* [Available data]

### config.mk
export PLATFORM = sky130hd
export DESIGN_NAME = fetch_unit_flat
export DESIGN_NICKNAME = d
export VERILOG_FILES = /design/src/rtl/fetch_unit_if.sv /design/src/rtl/fetch_unit.sv /design/src/flat_wrapper.sv
export SDC_FILE = /design/constraint.sdc
export NUM_CORES = 1
export LEC_CHECK = 0
export ABC_AREA = 1
export ABC_CLOCK_PERIOD_IN_PS = 18090
export CELL_PAD_IN_SITES_DETAIL_PLACEMENT = 1
export CELL_PAD_IN_SITES_GLOBAL_PLACEMENT = 1
export CORE_ASPECT_RATIO = 0.7
export CORE_UTILIZATION = 29
export CTS_BUF_LIST = sky130_fd_sc_hd__clkbuf_4 sky130_fd_sc_hd__clkbuf_8
export DETAILED_ROUTE_END_ITERATION = 8
export GPL_TIMING_DRIVEN = 0
export PLACE_DENSITY_LB_ADDON = 0.1
export SLEW_MARGIN = 25
export SYNTH_ARGS = -nofsm -noshare
export SYNTH_HDL_FRONTEND = slang
export SYNTH_SLANG_ARGS = --single-unit
### constraint.sdc
create_clock -name clk -period 18.09 [get_ports clk]
set_clock_uncertainty 0.2 [all_clocks]
set_input_delay 3.618 -clock clk [delete_from_list [all_inputs] [get_ports clk]]
set_output_delay 3.618 -clock clk [all_outputs]
set_load 0.01 [all_outputs]
### src/rtl/fetch_unit_if.sv
// Fetch-unit bus bundle: instruction-memory request/response channels,
// decode-side output channel and redirect input.
//   imem_req_*  : valid/ready request toward instruction memory
//   imem_rsp_*  : valid-only, in-order response from instruction memory
//   redirect_*  : flush and restart fetch at a new PC
//   valid_o/ready_i/pc_o/insn_o : {pc, insn} toward decode
// Modport master is the fetch unit; slave is the memory/decode environment.
interface fetch_unit_if #(
  parameter int unsigned AWIDTH = 32,
  parameter int unsigned DWIDTH = 32
);
  logic              imem_req_valid_o;
  logic              imem_req_ready_i;
  logic [AWIDTH-1:0] imem_req_addr_o;
  logic              imem_rsp_valid_i;
  logic [DWIDTH-1:0] imem_rsp_data_i;
  logic              redirect_i;
  logic [AWIDTH-1:0] redirect_pc_i;
  logic              valid_o;
  logic              ready_i;
  logic [AWIDTH-1:0] pc_o;
  logic [DWIDTH-1:0] insn_o;

  modport master (
    output imem_req_valid_o, imem_req_addr_o, valid_o, pc_o, insn_o,
    input  imem_req_ready_i, imem_rsp_valid_i, imem_rsp_data_i,
           redirect_i, redirect_pc_i, ready_i
  );

  modport slave (
    input  imem_req_valid_o, imem_req_addr_o, valid_o, pc_o, insn_o,
    output imem_req_ready_i, imem_rsp_valid_i, imem_rsp_data_i,
           redirect_i, redirect_pc_i, ready_i
  );
endinterface

### src/rtl/fetch_unit.sv
// Instruction-fetch stage. Owns the fetch PC, issues in-order requests to
// instruction memory, pairs each returned word with its PC and buffers the
// pairs in a DEPTH-entry FIFO presented to decode. A redirect flushes the
// FIFO and marks every older in-flight response for discard.
// Ports:
//   clk : clock, rising edge
//   rst : synchronous active-low reset (0 = reset)
//   bus : fetch_unit_if.master (memory request/response, redirect, decode)
module fetch_unit #(
  parameter int unsigned       DWIDTH   = 32,
  parameter int unsigned       AWIDTH   = 32,
  parameter logic [AWIDTH-1:0] BASEADDR = AWIDTH'(32'h0100_0000),
  parameter int unsigned       DEPTH    = 4
) (
  input logic          clk,
  input logic          rst,
  fetch_unit_if.master bus
);

  localparam int unsigned PW = (DEPTH > 1) ? $clog2(DEPTH) : 1;
  localparam int unsigned CW = $clog2(DEPTH + 1);

  // Architectural and bookkeeping state
  logic [AWIDTH-1:0] fetch_pc_q, fetch_pc_d;
  logic [CW-1:0]     outst_q, outst_d;
  logic [CW-1:0]     drop_q, drop_d;
  logic [CW-1:0]     count_q, count_d;
  logic [PW-1:0]     pcq_wr_q, pcq_wr_d, pcq_rd_q, pcq_rd_d;
  logic [PW-1:0]     fifo_wr_q, fifo_wr_d, fifo_rd_q, fifo_rd_d;

  // Storage (data only, qualified by pointers/counters)
  logic [AWIDTH-1:0] pcq_mem_q  [DEPTH];
  logic [AWIDTH-1:0] fifo_pc_q  [DEPTH];
  logic [DWIDTH-1:0] fifo_insn_q[DEPTH];

  logic              pop_c;
  logic              req_fire_c;
  logic              rsp_take_c;
  logic              rsp_drop_c;
  logic              rsp_push_c;
  logic [CW:0]       credit_used_c;
  logic [CW-1:0]     outst_after_rsp_c;
  logic              fifo_nempty_c;

  assign fifo_nempty_c = (count_q != '0);

  // Decode-side channel; a redirect suppresses delivery in its own cycle
  assign bus.valid_o = rst & fifo_nempty_c & ~bus.redirect_i;
  assign bus.pc_o    = fifo_nempty_c ? fifo_pc_q[fifo_rd_q]   : '0;
  assign bus.insn_o  = fifo_nempty_c ? fifo_insn_q[fifo_rd_q] : '0;
  assign pop_c       = bus.valid_o & bus.ready_i;

  // Credit: every outstanding request owns a FIFO slot, so the FIFO cannot overflow
  assign credit_used_c = (CW+1)'(outst_q) + (CW+1)'(count_q) - (CW+1)'(pop_c);
  assign bus.imem_req_valid_o = rst & ~bus.redirect_i & (credit_used_c < (CW+1)'(DEPTH));
  assign bus.imem_req_addr_o  = fetch_pc_q;
  assign req_fire_c = bus.imem_req_valid_o & bus.imem_req_ready_i;

  // Responses with nothing outstanding are protocol errors and are ignored
  assign rsp_take_c = rst & bus.imem_rsp_valid_i & (outst_q != '0);
  assign rsp_drop_c = rsp_take_c & (drop_q != '0);
  assign rsp_push_c = rsp_take_c & (drop_q == '0) & ~bus.redirect_i;
  assign outst_after_rsp_c = outst_q - CW'(rsp_take_c);

  // Next-state logic
  always_comb begin
    fetch_pc_d = fetch_pc_q;
    outst_d    = outst_after_rsp_c + CW'(req_fire_c);
    drop_d     = drop_q - CW'(rsp_drop_c);
    count_d    = count_q + CW'(rsp_push_c) - CW'(pop_c);
    pcq_wr_d   = pcq_wr_q + PW'(req_fire_c);
    pcq_rd_d   = pcq_rd_q + PW'(rsp_take_c);
    fifo_wr_d  = fifo_wr_q + PW'(rsp_push_c);
    fifo_rd_d  = fifo_rd_q + PW'(pop_c);

    if (req_fire_c) begin
      fetch_pc_d = fetch_pc_q + AWIDTH'(4);
    end

    // Redirect: no request/pop this cycle; all still-outstanding responses are stale
    if (bus.redirect_i) begin
      fetch_pc_d = bus.redirect_pc_i & ~AWIDTH'(3);
      drop_d     = outst_after_rsp_c;
      count_d    = '0;
      fifo_wr_d  = '0;
      fifo_rd_d  = '0;
    end
  end

  // State registers
  always_ff @(posedge clk) begin
    if (!rst) begin
      fetch_pc_q <= BASEADDR;
      outst_q    <= '0;
      drop_q     <= '0;
      count_q    <= '0;
      pcq_wr_q   <= '0;
      pcq_rd_q   <= '0;
      fifo_wr_q  <= '0;
      fifo_rd_q  <= '0;
    end else begin
      fetch_pc_q <= fetch_pc_d;
      outst_q    <= outst_d;
      drop_q     <= drop_d;
      count_q    <= count_d;
      pcq_wr_q   <= pcq_wr_d;
      pcq_rd_q   <= pcq_rd_d;
      fifo_wr_q  <= fifo_wr_d;
      fifo_rd_q  <= fifo_rd_d;
    end
  end

  // Storage writes
  always_ff @(posedge clk) begin
    if (req_fire_c) begin
      pcq_mem_q[pcq_wr_q] <= fetch_pc_q;
    end
    if (rsp_push_c) begin
      fifo_pc_q[fifo_wr_q]   <= pcq_mem_q[pcq_rd_q];
      fifo_insn_q[fifo_wr_q] <= bus.imem_rsp_data_i;
    end
  end

  // Occupancy sanity checks
  always @(posedge clk) begin
    if (rst) begin
      assert (outst_q <= CW'(DEPTH));
      assert (count_q <= CW'(DEPTH));
      assert (drop_q <= outst_q);
      assert ((CW+1)'(outst_q) + (CW+1)'(count_q) <= (CW+1)'(DEPTH));
    end
  end

endmodule
### src/flat_wrapper.sv
// flat-port wrapper written by rule: the top's interface ports become plain ports
module fetch_unit_flat 
#(
  parameter int unsigned       DWIDTH   = 32,
  parameter int unsigned       AWIDTH   = 32,
  parameter logic [AWIDTH-1:0] BASEADDR = AWIDTH'(32'h0100_0000),
  parameter int unsigned       DEPTH    = 4
)
  (clk, rst, bus_imem_req_valid_o, bus_imem_req_addr_o, bus_valid_o, bus_pc_o, bus_insn_o, bus_imem_req_ready_i, bus_imem_rsp_valid_i, bus_imem_rsp_data_i, bus_redirect_i, bus_redirect_pc_i, bus_ready_i);
  fetch_unit_if #(.AWIDTH(AWIDTH), .DWIDTH(DWIDTH)) bus_i ();
  input logic clk;
  input logic rst;
  output wire logic [$bits(bus_i.imem_req_valid_o)-1:0] bus_imem_req_valid_o;
  output wire logic [$bits(bus_i.imem_req_addr_o)-1:0] bus_imem_req_addr_o;
  output wire logic [$bits(bus_i.valid_o)-1:0] bus_valid_o;
  output wire logic [$bits(bus_i.pc_o)-1:0] bus_pc_o;
  output wire logic [$bits(bus_i.insn_o)-1:0] bus_insn_o;
  input wire logic [$bits(bus_i.imem_req_ready_i)-1:0] bus_imem_req_ready_i;
  input wire logic [$bits(bus_i.imem_rsp_valid_i)-1:0] bus_imem_rsp_valid_i;
  input wire logic [$bits(bus_i.imem_rsp_data_i)-1:0] bus_imem_rsp_data_i;
  input wire logic [$bits(bus_i.redirect_i)-1:0] bus_redirect_i;
  input wire logic [$bits(bus_i.redirect_pc_i)-1:0] bus_redirect_pc_i;
  input wire logic [$bits(bus_i.ready_i)-1:0] bus_ready_i;
  assign bus_imem_req_valid_o = bus_i.imem_req_valid_o;
  assign bus_imem_req_addr_o = bus_i.imem_req_addr_o;
  assign bus_valid_o = bus_i.valid_o;
  assign bus_pc_o = bus_i.pc_o;
  assign bus_insn_o = bus_i.insn_o;
  assign bus_i.imem_req_ready_i = bus_imem_req_ready_i;
  assign bus_i.imem_rsp_valid_i = bus_imem_rsp_valid_i;
  assign bus_i.imem_rsp_data_i = bus_imem_rsp_data_i;
  assign bus_i.redirect_i = bus_redirect_i;
  assign bus_i.redirect_pc_i = bus_redirect_pc_i;
  assign bus_i.ready_i = bus_ready_i;
  fetch_unit #(.DWIDTH(DWIDTH), .AWIDTH(AWIDTH), .BASEADDR(BASEADDR), .DEPTH(DEPTH)) u_core (.clk(clk), .rst(rst), .bus(bus_i));
endmodule
==> impl_metrics.yaml <==
clocking:
  cts_buffer_depth: 3
  cts_sinks: 415
  cts_tree: "yes"
  worstSkewPairLatency_ps: 640
  cts_made_buffers: 72
  cts_setup_buffers: 0
  htree_levels: 3
  post_cts_resized: 0
  root_buffer: "clkbuf_8"
  clk_pin_slew_worst_paths_ps: 60
  cts_hold_buf: 0
detailed_routing:
  m1WireLength_mm: 26.1
  wl_mm: 52.9
  drc_errors: 0
  first_pass_iters: 4
  detail_route.wl_per_cell_um: 19.6
  wl_met2_mm: 23.8
  highest_layer: "met4"
  route.met3.wl_mm: 1.86
  num_vias: 12400
  viasPerCell: 4.60
  first_iter_violations: 648
  detail-route-antenna-nets: 0
global_routing:
  grt-ovfl-total: 0
  grt_max_degree: 12
  grt_pass1_vias: 12900
  antenna_found_initial: 1
  grt_pass1_wl_mm: 79.6
  gr-usage-all-layers: 0.177
timing:
  finalWorstSetupSlack_ps: 7210
  rsz0062_at_grt: "false"
  whs_ps: 376
  setup_violations: 0
  tns_ps: 0
  drv_slew: 0
  period_share: 0.601
  period_needed_ps: 10880
  max_freq_mhz: 91.9
  slew_headroom: 0.392
  max_slew.worst_pin.slew_ps: 911
  hold_viol_final: 0
power:
  power.density_mw_per_mm2: 100
  ir_drop_mv: 0.0403
  total_power_mw: 2.18
  p_switching_mw: 0.533
  combinationalPowerShare: 0.085
  clkPwrFrac: 0.409
  p_seq_frac: 0.506
  power.leakage_nw: 7.59
  internal_power_mw: 1.65
  swShare: 0.245
final_layout:
  n_fill_cell: 6469
  antenna_cells: 0
  final_common_cell: "nor2_1"
  register_area_mm2: 0.0120
  multi_input_area_mm2: 0.00459
  area_growth_pct: 26.6
  fin_nets: 1935
  drive_above_1_share: 0.122
  final_cell_area_mm2: 0.0218
  mostFrequentLayoutCells: "nor2_1, edfxtp_1, o21ai_0"
worst_setup_path:
  crit_top_cell: "inv_1"
  path_delay_family: "buffers and inverters"
  path_cells: "clkdlybuf4s50_1 > inv_2 > nor2_4 > buf_4 > inv_1 > nor3b_1 > ha_1 > inv_1 > ha_1 > nand2_1 > nor2_1 > nor2_1 > nor2_4 > nand2_1 > inv_1 > clkdlybuf4s50_1"
  worst-path-stages: 16
  path_max_fanout: 10
  worstSetupPathType: "input pin to output pin"
  required_ps: 14270
  cp-end-kind: "output pin"
  worstPathArrival_ps: 7060
  cpMaxStageDelayCell: "nor3b_1"
  cp-start-kind: "input pin"
  worst-path-buf-inv: 7
  max_stage_delay_ps: 760
  reg2reg_depth: 16
synthesis:
  synth-xor-area-share: 0.00560
  synth_compound_area_frac: 0.0952
  netlist_area_mm2: 0.0172
  syn_avg_cell_area_um2: 11.1
  synth_area_leader_cell: "edfxtp_1"
  synthMuxAreaShare: 0
  synth_warnings: 0
  synth_fa_ha_area_frac: 0.0143
  syn_inst: 1553
  synth_top_family_by_area: "simple AND/OR/NAND/NOR gates"
  synth_seq_area_share: 0.697
  synth_top_cell_area_share: 0.643
  synth_area_leaders: "edfxtp_1, nor2_1, o21ai_0"
  synth-seq-cells: 415
  synthFlopType: "edfxtp_1"
  yosysUniqueCellTypes: 37
  synth-simple-area-share: 0.148
  synth_edf_count: 368
  async_reset_ff_frac: 0
min_path:
  hold_class: "flip-flop to flip-flop"
  hold_path_depth: 2
floorplanning:
  start_util: 0.294
  die_w_um: 293
  ios: 168
  die_y_um: 206
  coreArea_mm2: 0.0584
  fp-row-count: 74
  dieArea_mm2: 0.0603
flow_run:
  maxCapViolations: 0
place:
  place_area_mm2: 0.0203
  portBuffers: 160
  dpl.hpwl_mm: 37.3
  dp_slack_ps: 7130
  gp_congestion: 0.791
status:
  status: "finished clean"
-- power groups by stage --
stage | Sequential (mW) | Combinational (mW) | Clock (mW)
after floorplan | 1.12 | 0.0965 | 0
after global placement | 1.13 | 0.179 | 0
after detailed placement | 1.12 | 0.190 | 0
after CTS | 1.10 | 0.192 | 0.920
after global routing | 1.11 | 0.209 | 0.956
final | 1.10 | 0.186 | 0.891
-- worst register-to-register path, delay by kind of cell, from the launching register on --
family	cells	cell delay (ps)
buf+inv	6	1160
fa+ha+maj	2	590
flops	1	460
simple gates	8	1950
-- cells by family (layout without fill, tap and decap cells) --
| logic type | count (synthesis) | in the layout |
|---|---|---|
| flip-flops | 415 | 415 |
| other | 1 | 4 |
| XOR/XNOR | 11 | 11 |
| buffers and inverters | 159 | 503 |
| adder cells (fa/ha/maj) | 19 | 19 |
| AO/OA/AOI/OAI | 313 | 313 |
| AND/OR/NAND/NOR | 635 | 635 |
-- worst paths after layout --
| kind | from | end | slack, ps |
|---|---|---|---|
| hold reg to reg | u_core.drop_q[2] | u_core.drop_q[2] | 380 |
| setup reg to reg | u_core.count_q[1] | u_core.pcq_mem_q[3][30] | 13410 |
| hold / removal | u_core.drop_q[2] | u_core.drop_q[2] | 380 |
| setup / recovery | rst | bus_imem_req_valid_o | 7210 |
-- metal layers --
metal,global-route usage,up-vias
met3,0.0345,80
li1,-,5967
met5,0,-
met4,0.0510,0
met2,0.276,194
met1,0.250,6158
-- state kept, by name, summed over array words and instances (netlist names), 3 cells and up --
register	cells
u_core.pcq_mem_q	120
u_core.fifo_insn_q	128
u_core.bus.imem_req_addr_o	30
u_core.drop_q	3
u_core.fifo_pc_q	120
u_core.count_q	3
u_core.outst_q	3
-- cell type report --
| type | count | area share |
|---|---|---|
| Buffer | 83 | 0.0178 |
| Clock buffer | 101 | 0.0564 |
| Clock inverter | 27 | 0.0106 |
| Inverter | 76 | 0.0131 |
| Multi-Input combinational cell | 982 | 0.211 |
| Sequential cell | 415 | 0.551 |
| Tap cell | 798 | 0.0459 |
| Timing Repair Buffer | 216 | 0.0943 |
-- synthesized netlist by cell type (2+ instances only) --
cell / count
inv_2: 6
clkinv_1: 2
edfxtp_1: 368
nor2_4: 2
o21ai_0: 192
nand2_2: 4
buf_6: 5
ha_1: 18
o21bai_1: 8
buf_2: 12
xnor2_1: 8
o22ai_1: 32
a21oi_1: 77
nor3_1: 9
clkbuf_1: 53
nor2_2: 7
nor3_2: 2
nand3_1: 48
buf_4: 6
nand2_1: 163
xor2_1: 3
inv_1: 68
buf_1: 7
nor2_1: 393
dfxtp_1: 47
nand3_2: 2
-- metrics by stage --
stage	util	std cells
floorplan	-	1556
global placement	0.339	2514
detailed placement	0.348	2570
CTS	0.372	2698
global route	0.372	2698
finish	0.372	2698
(Power assumes the default switching activity.)
==> RTL change (same settings) <==
Make the reset (`rst`) asynchronous in one clocked block. Comments in the files are not updated.
--- a/src/rtl/fetch_unit.sv
+++ b/src/rtl/fetch_unit.sv
@@ -90,3 +90,3 @@
   // State registers
-  always_ff @(posedge clk) begin
+  always_ff @(posedge clk or negedge rst) begin
     if (!rst) begin
Check against the original RTL: differs if rst is asserted again (counterexample within 4 cycles, from zero or initial values and one cycle with rst low); with rst held inactive, the same outputs for 4 cycles.
==> RTL change against the unedited design <==
- via count shrank 1.4%
- worst hold slack got worse by 67 ps
- critical path type unchanged
- sequential cell count unchanged
- area after synthesis rose by 0.63%
- final area is 0.22% higher
- wire length grew 0.30%
- worst setup slack improved by 1100 ps
Power is not compared: it rests on default switching activity, and its combinational part moved more than twofold at a synthesized area within 25%.
==> RTL change: results (changes against the unedited design) <==
- Maximum number of pins on one net before global-route repair: 36 (was 12)
* Detail-routed net length per standard cell: 19.8 um (was 19.6 um)
* CP peak stage delay: 530 ps (was 760 ps)
* Detailed-routing iteration count for the pre-antenna-repair pass: 5 (was 4)
* Most common flop cell mapped by yosys: sky130_fd_sc_hd__edfxtp_1 (unchanged)
- Ys async rst share: 11.3% (was 0%)
- Top cells by area in the synthesized netlist: sky130_fd_sc_hd__edfxtp_1 64%, sky130_fd_sc_hd__nor2_1 7.5%, sky130_fd_sc_hd__dfrtp_1 6.7%, sky130_fd_sc_hd__o21ai_0 5.9%, sky130_fd_sc_hd__nand2_1 4.0% (was sky130_fd_sc_hd__edfxtp_1 64%, sky130_fd_sc_hd__nor2_1 8.6%, sky130_fd_sc_hd__o21ai_0 5.6%, sky130_fd_sc_hd__dfxtp_1 5.5%, sky130_fd_sc_hd__nand2_1 3.6%).
- The share of synthesized area occupied by flip-flops and latches is 70.7% (was 69.7%).
- The largest fanout on the critical path is 35 (was 10).
- Met3 WL: 1.83 mm (was 1.86 mm)
* Endpoint arrival time on the critical path: 5990 ps (was 7060 ps)
- The detailed-routing wirelength on met1 is 26.7 mm (was 26.1 mm).
- Antenna violations before repair: 0 (was 1)
- The number of global-route vias before repair came to 12,686 (was 12,899).
- The distinct cell type count after synthesis was 34 (was 37).
- Routed wl met2: 23.7 mm (was 23.8 mm)
- Utilization after layout: 37.2% (about the same)
- The class of the tightest hold or removal check is reg2reg (unchanged).
- The count of filler cells inserted in the layout is 6,406 (was 6,469).
- The standard cell area after detailed placement is 20,400 um^2 (was 20,300 um^2).
* Slew at the pin with the worst max-slew slack: 762 ps (was 911 ps)
* Standard cell with the maximum stage delay on the critical path: sky130_fd_sc_hd__clkdlybuf4s50_1 (was sky130_fd_sc_hd__nor3b_1)
* Total track usage: 17.7% (about the same)
- Run status: finished clean (unchanged).
- Detailed placer's ending HPWL: 37.5 mm (was 37.3 mm)
- The count of nets after finishing was 1,905 (was 1,935).
- Setup Slack @ Placement: 8230 ps (was 7130 ps)
- The share of final-layout standard cells stronger than drive strength 1 came to 10.9% (was 12.2%).
* Most used standard cells in the synthesized netlist: 368 x sky130_fd_sc_hd__edfxtp_1, 347 x sky130_fd_sc_hd__nor2_1, 204 x sky130_fd_sc_hd__o21ai_0 (was 393 x sky130_fd_sc_hd__nor2_1, 368 x sky130_fd_sc_hd__edfxtp_1, 192 x sky130_fd_sc_hd__o21ai_0)
- The total number of vias came to 12,226 (was 12,399).
- The CTS buffer count was 71 (was 72).
- Iteration-0 DRC count of the detailed router: 545 (was 648)
==> RTL change: cell count changes after synthesis, moves of 9 or more <==
cell,before,now
sky130_fd_sc_hd__dfrtp_1,0,46
sky130_fd_sc_hd__nor3_1,9,18
sky130_fd_sc_hd__dfxtp_1,47,0
sky130_fd_sc_hd__o21ai_0,192,204
sky130_fd_sc_hd__inv_1,68,49
sky130_fd_sc_hd__nor2_1,393,347
sky130_fd_sc_hd__clkbuf_1,53,65
sky130_fd_sc_hd__xor2_1,3,14
sky130_fd_sc_hd__nand2_1,163,184
==> RTL change: path summary, 6_finish.rpt <==
kind                       depth (start not counted)                             end  slack, ps               start
max                                               14            bus_imem_req_valid_o       8280                 rst
min                                                1              u_core.pcq_rd_q[0]        310  u_core.pcq_rd_q[0]
max reg2reg                                       18         u_core.pcq_mem_q[3][19]      14060   u_core.count_q[1]
min reg2reg                                        1              u_core.pcq_rd_q[0]        310  u_core.pcq_rd_q[0]
max in group asynchronous                          2  u_core.bus.imem_req_addr_o[24]      14450                 rst
min in group asynchronous                          1   u_core.bus.imem_req_addr_o[8]       2650                 rst
==> RTL change: routing by layer <==
layer  vias to the layer above  global-route usage (%)
met1                      6046                    25.9
met3                        68                    3.28
li1                       5928                       -
met5                         -                       0
met4                         0                    4.19
met2                       184                    27.1
==> RTL change: cells by family (layout without fill, tap and decap cells) <==
kind of cell	after synthesis	in the layout	share of synthesized area, %
simple gates	622	622	14.5
flops	415	415	70.7
compound gates	307	307	9.13
buf+inv	140	487	3.33
xor+xnor	22	22	1.11
fa+ha+maj	17	17	1.27
other cells	1	4	0.0217
==> RTL change: cell type report <==
| class | count | area share (%) |
|---|---|---|
| clock inverter | 32 | 0.665 |
| sequential | 415 | 56.1 |
| inverter | 54 | 0.929 |
| clock buffer | 97 | 5.60 |
| tap | 798 | 4.58 |
| timing repair buffer | 218 | 9.57 |
| multi-input combinational | 972 | 20.9 |
| buffer | 86 | 1.71 |
==> RTL change: power by group <==
part           internal (mW)  total, mW  leakage (nW)  switching [mW]
Combinational          0.202      0.578          3.23           0.376
Clock                  0.439      0.829         0.725           0.390
Sequential              1.17       1.23          3.91          0.0670
Total                   1.81       2.64          7.87           0.834
==> RTL change: per-stage QoR <==
stage                     power [mW]  cells  hold slack (ps)
after floorplan                 1.53   1527              277
after global placement          1.83   2485              286
after detailed placement        1.85   2543              295
after CTS                       2.69   2672              309
after global routing            2.79   2672              351
final                           2.64   2672              309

* [Exercise goal] Would you please return all lines from the listing above that contain "within"?

* [Expected answer]
Check against the original RTL: differs if rst is asserted again (counterexample within 4 cycles, from zero or initial values and one cycle with rst low); with rst held inactive, the same outputs for 4 cycles.
Power is not compared: it rests on default switching activity, and its combinational part moved more than twofold at a synthesized area within 25%.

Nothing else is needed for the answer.